### Your objective
Repeat exactly, and only, the lines below starting at the line that contains "read back anytime." and ending at the line that contains "into the store.", inclusive of both.

### Exercise input
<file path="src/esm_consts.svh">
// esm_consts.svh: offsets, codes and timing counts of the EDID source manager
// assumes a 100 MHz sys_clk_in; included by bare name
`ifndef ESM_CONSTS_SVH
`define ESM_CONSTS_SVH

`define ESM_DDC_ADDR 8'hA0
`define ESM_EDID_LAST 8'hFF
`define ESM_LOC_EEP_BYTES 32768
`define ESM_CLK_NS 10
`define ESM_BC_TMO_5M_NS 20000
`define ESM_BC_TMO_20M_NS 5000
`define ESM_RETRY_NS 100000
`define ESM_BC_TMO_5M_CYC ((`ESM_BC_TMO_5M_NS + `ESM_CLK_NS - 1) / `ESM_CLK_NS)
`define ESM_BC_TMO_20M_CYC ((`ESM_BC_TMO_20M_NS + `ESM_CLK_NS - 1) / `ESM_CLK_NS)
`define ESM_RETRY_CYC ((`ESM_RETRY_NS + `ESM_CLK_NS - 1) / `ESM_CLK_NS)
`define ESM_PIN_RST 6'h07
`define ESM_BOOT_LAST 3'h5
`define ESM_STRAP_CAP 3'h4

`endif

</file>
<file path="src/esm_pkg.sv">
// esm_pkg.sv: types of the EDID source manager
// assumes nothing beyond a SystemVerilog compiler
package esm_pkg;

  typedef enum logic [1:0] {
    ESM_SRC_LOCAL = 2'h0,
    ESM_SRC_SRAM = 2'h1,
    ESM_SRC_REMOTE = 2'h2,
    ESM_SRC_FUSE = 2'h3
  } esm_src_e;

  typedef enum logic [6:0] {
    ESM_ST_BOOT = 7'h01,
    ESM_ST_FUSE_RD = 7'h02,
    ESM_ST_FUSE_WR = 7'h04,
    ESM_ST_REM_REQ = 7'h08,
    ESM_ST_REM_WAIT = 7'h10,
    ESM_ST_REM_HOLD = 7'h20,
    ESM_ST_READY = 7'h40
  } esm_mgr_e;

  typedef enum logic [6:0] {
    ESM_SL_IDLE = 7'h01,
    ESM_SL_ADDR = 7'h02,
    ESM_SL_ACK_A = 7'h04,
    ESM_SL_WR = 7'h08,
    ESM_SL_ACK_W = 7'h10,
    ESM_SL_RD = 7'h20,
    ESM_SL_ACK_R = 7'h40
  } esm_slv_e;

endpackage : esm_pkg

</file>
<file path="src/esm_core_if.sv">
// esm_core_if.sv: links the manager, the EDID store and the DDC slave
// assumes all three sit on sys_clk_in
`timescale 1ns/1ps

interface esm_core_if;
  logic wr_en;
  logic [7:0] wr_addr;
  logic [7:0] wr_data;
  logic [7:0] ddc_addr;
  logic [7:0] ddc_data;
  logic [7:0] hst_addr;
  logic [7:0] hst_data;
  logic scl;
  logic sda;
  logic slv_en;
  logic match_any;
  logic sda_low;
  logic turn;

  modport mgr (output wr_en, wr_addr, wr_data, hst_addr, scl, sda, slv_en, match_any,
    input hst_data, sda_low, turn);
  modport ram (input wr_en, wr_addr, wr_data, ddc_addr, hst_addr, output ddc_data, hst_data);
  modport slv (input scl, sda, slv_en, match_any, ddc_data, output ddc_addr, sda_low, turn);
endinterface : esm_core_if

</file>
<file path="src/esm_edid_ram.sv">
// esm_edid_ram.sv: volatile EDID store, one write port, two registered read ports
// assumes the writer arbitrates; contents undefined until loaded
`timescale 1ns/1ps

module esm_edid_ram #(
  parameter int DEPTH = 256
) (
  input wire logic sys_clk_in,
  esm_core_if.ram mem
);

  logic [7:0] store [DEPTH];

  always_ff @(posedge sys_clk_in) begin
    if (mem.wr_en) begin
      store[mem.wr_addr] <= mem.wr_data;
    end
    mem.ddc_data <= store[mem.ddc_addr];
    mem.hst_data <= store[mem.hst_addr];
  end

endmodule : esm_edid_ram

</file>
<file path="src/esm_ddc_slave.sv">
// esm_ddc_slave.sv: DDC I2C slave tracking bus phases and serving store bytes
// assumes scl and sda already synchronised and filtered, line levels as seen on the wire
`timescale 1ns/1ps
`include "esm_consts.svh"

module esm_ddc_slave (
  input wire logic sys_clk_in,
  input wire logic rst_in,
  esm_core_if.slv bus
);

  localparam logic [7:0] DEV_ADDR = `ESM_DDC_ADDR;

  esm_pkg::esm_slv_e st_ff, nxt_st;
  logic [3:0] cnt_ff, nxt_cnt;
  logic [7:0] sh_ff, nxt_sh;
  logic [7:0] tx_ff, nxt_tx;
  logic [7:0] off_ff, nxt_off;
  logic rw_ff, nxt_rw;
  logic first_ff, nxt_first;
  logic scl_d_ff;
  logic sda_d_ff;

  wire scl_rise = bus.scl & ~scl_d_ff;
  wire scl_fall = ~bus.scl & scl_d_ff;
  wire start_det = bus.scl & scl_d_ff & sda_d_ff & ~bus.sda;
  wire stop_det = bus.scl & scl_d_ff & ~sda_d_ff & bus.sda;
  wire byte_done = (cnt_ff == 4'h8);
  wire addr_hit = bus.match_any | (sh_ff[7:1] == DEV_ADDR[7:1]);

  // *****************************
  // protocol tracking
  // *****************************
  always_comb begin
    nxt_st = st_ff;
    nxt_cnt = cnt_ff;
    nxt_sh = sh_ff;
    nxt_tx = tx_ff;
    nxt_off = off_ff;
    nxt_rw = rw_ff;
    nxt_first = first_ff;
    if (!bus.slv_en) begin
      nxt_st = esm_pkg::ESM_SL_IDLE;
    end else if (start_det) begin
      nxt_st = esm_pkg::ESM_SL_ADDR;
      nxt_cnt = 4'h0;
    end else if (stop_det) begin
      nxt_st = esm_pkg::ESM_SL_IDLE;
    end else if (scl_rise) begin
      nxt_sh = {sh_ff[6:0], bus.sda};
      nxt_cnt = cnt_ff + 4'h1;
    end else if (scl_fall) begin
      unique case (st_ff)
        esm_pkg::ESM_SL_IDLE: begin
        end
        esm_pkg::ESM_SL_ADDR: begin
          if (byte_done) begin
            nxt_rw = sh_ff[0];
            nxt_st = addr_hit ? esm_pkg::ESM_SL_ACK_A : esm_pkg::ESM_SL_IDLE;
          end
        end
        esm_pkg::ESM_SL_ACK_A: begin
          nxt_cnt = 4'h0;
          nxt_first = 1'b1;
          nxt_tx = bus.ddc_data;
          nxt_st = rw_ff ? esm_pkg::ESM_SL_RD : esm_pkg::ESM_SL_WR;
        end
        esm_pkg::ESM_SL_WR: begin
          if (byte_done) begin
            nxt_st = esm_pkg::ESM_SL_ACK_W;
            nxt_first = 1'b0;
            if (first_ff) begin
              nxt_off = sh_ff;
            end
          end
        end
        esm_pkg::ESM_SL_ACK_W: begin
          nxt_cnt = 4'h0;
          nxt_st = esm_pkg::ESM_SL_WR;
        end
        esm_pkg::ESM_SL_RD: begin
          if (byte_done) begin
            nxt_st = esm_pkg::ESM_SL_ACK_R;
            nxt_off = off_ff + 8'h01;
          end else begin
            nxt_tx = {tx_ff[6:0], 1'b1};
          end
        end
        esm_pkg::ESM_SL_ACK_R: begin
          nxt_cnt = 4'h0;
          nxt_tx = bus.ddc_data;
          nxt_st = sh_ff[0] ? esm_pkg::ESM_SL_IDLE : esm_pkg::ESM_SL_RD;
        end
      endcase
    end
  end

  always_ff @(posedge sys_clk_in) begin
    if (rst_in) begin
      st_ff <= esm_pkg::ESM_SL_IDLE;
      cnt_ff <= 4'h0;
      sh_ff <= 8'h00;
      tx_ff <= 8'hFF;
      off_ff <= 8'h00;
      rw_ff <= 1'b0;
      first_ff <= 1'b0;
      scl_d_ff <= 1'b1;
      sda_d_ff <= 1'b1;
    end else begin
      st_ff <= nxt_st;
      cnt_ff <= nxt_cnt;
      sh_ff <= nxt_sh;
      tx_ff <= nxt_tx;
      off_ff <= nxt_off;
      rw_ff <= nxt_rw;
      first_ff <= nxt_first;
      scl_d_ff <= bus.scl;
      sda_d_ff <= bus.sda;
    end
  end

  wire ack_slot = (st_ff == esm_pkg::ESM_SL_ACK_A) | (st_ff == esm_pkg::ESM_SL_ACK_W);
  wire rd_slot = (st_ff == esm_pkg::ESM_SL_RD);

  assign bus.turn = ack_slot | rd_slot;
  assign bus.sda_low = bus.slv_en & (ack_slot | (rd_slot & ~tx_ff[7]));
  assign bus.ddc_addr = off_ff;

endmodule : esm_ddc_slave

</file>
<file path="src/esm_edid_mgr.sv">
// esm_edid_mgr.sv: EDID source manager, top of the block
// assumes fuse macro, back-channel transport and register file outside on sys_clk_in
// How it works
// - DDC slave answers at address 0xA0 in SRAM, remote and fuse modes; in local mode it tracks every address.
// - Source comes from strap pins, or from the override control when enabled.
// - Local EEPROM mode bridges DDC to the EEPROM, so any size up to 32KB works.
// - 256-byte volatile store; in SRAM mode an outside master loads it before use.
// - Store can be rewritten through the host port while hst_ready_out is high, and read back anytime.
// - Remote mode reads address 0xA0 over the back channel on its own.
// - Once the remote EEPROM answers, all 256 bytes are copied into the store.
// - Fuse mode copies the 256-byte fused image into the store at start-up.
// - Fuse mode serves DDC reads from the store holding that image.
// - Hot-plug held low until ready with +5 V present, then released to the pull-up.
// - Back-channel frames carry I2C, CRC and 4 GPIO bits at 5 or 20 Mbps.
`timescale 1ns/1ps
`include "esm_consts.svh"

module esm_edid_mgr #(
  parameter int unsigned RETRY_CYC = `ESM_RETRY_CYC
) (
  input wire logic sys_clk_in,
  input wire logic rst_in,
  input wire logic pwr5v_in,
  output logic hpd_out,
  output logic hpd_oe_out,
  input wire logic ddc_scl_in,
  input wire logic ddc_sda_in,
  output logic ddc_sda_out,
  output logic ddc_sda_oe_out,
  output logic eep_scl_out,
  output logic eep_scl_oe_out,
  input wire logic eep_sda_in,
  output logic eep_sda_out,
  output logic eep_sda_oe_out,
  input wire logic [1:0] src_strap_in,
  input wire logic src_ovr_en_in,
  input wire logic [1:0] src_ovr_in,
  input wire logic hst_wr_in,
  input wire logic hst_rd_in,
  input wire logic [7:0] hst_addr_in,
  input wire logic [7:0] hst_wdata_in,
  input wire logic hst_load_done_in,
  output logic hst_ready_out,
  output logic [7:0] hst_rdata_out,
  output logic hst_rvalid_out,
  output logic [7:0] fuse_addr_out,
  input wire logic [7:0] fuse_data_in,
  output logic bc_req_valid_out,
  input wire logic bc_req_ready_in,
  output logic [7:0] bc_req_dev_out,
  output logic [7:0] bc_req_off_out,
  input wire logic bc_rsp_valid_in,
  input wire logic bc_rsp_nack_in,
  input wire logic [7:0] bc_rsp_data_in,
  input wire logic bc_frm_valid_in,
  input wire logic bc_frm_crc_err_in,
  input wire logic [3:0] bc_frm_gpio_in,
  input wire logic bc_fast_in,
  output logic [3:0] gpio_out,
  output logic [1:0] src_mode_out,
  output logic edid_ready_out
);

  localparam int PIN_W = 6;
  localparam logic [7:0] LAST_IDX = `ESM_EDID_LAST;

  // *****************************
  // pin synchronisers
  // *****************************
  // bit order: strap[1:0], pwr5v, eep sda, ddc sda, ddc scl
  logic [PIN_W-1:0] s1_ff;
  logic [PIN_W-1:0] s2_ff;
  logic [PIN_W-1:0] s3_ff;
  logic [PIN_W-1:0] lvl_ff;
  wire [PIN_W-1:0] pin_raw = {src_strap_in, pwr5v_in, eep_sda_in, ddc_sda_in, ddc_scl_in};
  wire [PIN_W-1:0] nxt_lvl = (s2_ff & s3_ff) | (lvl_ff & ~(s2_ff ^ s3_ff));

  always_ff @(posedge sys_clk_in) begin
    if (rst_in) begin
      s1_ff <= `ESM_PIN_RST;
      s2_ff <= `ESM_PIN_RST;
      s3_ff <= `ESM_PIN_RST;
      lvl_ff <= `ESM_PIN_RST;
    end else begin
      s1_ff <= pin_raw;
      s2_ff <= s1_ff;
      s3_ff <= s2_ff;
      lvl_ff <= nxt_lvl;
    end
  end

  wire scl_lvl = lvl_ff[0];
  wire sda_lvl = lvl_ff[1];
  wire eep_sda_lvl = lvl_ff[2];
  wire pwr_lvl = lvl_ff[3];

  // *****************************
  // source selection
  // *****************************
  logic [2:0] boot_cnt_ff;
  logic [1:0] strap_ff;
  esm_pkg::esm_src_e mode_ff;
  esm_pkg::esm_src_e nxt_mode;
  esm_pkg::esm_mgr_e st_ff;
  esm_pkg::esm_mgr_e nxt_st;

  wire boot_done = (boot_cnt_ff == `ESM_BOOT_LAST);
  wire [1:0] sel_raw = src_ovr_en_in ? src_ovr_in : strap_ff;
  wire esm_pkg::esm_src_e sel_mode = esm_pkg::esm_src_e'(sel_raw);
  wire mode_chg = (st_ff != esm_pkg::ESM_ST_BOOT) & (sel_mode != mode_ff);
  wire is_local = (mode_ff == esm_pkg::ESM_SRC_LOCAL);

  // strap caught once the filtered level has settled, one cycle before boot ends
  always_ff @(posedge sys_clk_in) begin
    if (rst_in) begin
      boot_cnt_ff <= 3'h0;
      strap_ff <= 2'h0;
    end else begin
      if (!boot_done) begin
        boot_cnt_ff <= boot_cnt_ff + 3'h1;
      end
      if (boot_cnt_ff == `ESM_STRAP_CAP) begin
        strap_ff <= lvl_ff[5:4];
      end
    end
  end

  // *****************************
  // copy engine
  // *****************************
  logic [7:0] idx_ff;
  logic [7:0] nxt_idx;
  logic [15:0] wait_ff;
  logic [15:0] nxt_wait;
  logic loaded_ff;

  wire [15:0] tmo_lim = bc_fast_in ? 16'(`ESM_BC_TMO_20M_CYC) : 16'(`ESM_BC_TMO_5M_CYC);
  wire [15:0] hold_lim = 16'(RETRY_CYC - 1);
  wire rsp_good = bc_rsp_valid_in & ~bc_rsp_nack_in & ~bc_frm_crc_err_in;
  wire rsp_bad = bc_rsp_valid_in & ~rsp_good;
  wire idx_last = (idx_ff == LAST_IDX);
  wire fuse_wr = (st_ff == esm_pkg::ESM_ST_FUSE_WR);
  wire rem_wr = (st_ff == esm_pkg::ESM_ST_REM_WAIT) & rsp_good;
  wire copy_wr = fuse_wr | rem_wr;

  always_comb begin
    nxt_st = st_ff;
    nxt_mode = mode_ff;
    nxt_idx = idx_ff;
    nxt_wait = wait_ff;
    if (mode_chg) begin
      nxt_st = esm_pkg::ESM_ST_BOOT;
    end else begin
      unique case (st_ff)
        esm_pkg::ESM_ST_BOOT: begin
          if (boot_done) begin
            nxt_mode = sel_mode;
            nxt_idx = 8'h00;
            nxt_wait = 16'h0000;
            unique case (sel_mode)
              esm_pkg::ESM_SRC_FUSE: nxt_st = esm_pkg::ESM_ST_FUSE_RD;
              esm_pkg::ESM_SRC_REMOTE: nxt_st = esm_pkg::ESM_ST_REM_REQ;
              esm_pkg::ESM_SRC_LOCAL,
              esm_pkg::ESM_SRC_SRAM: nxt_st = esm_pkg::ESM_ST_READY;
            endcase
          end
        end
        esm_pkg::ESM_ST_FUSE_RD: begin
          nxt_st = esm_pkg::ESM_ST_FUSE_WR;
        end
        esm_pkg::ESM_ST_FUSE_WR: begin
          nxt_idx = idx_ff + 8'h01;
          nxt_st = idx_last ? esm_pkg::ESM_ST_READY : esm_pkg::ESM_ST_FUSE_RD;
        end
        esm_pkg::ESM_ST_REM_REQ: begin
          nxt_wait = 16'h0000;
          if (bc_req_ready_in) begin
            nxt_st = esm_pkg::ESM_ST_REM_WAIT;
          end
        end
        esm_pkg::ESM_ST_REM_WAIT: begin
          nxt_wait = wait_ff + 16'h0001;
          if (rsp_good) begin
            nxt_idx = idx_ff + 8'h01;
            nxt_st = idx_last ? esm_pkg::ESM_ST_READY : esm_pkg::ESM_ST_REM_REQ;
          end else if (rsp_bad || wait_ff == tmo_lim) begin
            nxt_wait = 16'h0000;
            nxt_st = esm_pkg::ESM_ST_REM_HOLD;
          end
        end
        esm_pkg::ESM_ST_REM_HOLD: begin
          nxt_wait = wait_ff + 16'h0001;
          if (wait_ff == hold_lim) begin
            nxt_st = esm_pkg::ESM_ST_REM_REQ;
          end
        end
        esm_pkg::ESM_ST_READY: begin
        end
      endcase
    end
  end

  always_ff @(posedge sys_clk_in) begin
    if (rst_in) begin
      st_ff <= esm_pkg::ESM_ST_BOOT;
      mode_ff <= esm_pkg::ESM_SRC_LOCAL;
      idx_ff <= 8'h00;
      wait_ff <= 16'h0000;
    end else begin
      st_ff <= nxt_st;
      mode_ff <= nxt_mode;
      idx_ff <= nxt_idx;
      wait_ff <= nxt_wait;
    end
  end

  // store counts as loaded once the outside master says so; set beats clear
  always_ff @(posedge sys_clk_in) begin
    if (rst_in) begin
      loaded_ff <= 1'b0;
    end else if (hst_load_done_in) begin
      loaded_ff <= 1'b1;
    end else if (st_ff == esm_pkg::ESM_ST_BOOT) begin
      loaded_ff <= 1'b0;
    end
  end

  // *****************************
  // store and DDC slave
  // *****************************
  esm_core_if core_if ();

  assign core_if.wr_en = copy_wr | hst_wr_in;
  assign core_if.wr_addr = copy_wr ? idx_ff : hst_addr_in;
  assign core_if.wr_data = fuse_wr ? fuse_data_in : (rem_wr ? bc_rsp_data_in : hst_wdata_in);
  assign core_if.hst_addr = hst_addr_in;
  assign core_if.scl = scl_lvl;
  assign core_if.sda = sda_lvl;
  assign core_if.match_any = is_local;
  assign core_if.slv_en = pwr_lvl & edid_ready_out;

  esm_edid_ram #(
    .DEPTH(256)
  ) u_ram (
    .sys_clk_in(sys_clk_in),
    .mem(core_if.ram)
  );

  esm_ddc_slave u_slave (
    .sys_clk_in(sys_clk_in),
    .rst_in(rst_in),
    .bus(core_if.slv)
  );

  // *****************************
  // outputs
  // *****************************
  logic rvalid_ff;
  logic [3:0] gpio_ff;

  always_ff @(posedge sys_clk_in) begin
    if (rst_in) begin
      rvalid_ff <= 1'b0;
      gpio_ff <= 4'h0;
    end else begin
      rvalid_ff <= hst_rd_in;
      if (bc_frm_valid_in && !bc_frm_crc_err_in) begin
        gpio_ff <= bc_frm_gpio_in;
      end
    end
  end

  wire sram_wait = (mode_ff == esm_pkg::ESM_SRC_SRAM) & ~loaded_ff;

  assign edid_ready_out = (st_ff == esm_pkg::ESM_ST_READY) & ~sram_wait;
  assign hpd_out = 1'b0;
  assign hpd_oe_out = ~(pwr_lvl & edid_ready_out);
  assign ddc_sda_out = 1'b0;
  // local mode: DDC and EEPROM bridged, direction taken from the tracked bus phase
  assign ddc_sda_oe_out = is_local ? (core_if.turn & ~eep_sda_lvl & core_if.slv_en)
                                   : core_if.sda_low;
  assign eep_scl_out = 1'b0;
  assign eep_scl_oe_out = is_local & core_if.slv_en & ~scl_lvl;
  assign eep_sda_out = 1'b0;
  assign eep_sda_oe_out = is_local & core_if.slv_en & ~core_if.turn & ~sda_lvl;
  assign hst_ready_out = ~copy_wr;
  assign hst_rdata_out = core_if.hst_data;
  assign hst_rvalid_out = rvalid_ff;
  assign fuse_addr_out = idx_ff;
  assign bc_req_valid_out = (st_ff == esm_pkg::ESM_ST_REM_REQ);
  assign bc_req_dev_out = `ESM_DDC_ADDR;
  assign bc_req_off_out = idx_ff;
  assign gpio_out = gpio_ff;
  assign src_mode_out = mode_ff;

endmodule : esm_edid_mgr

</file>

### Response to this exercise
// - Store can be rewritten through the host port while hst_ready_out is high, and read back anytime.
// - Remote mode reads address 0xA0 over the back channel on its own.
// - Once the remote EEPROM answers, all 256 bytes are copied into the store.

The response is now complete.